At his side in tackling this case is a library security guard named Kate Davis, who is both female and liberated. She makes Stoner feels old and tired at thirty-seven, old-fashioned and chauvinistic. Kate is of a younger generation, and falling in love with her leaves Stoner feeling slightly bewildered. He is also pleased.
Valin has a fine feeling for what makes people what they are — not just the killer, but everyone. The constant attempts to psychoanalyze the killer could have been downplayed a little, and Valin doesn’t quite catch the same edge that exists between human relationships that Robert B. Parker usually does, but as a mixture of character study and action adventure, it is seldom done any better than this.
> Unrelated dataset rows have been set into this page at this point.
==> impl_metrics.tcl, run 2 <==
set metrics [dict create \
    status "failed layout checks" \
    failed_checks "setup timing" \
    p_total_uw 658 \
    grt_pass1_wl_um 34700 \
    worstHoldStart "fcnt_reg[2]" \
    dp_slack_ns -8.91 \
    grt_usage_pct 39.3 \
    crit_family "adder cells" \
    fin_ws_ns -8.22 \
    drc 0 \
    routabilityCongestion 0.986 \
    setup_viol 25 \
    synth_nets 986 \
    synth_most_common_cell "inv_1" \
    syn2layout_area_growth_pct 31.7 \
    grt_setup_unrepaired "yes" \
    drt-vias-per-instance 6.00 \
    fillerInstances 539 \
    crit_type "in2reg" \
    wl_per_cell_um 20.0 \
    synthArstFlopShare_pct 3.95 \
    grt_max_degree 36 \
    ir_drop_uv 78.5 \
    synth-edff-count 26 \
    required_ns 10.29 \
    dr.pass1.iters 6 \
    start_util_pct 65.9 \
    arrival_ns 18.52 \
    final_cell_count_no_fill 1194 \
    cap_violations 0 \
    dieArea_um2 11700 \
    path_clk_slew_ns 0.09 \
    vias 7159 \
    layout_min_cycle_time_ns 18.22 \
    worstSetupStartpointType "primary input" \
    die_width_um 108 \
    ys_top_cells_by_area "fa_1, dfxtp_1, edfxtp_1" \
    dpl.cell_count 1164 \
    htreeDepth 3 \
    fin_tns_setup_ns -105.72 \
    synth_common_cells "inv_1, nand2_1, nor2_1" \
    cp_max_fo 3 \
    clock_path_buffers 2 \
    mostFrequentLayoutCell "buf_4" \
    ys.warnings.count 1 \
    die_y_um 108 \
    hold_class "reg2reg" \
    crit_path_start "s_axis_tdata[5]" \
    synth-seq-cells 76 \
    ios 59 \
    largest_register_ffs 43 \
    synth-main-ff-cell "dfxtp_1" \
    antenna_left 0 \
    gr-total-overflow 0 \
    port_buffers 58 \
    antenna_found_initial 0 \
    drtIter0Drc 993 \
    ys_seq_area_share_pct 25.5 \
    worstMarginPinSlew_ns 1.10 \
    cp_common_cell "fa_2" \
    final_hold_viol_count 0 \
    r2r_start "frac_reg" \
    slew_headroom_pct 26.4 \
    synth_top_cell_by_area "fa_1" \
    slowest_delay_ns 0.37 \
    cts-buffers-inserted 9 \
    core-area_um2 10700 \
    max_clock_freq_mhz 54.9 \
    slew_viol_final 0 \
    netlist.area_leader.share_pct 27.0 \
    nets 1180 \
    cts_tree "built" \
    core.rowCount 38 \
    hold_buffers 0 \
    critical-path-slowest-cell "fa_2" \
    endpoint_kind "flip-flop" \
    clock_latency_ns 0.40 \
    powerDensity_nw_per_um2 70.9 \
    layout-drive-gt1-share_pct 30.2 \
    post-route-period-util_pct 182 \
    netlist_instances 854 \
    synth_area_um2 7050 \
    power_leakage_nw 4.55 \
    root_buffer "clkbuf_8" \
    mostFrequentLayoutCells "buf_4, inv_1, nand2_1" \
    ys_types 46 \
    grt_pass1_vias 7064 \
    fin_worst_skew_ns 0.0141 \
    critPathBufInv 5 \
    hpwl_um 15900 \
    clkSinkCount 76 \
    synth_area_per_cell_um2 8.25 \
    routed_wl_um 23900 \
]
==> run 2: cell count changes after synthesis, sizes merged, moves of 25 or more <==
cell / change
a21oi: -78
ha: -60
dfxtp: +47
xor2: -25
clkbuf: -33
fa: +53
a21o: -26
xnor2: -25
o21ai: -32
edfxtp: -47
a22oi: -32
The fast and furious climax works out almost the way you’d expect it to, but the twist that comes with it just might catch you leaning the wrong way.
(slightly revised).
[UPDATE] 10-27-09. Jonathan Valin wrote eleven Harry Stoner books over a period of 15 years, which is a pretty good run, but one I think should have been longer. I confess, though, that while I have all of the books in the series, I’ve never gotten around to the later ones. (I believe I’ve read all of the first seven.)
But as to why the series ended, the usual guesses are as valid here as they are for many other authors. Sales may have fallen and/or Valin simply ran out of things to say about the character.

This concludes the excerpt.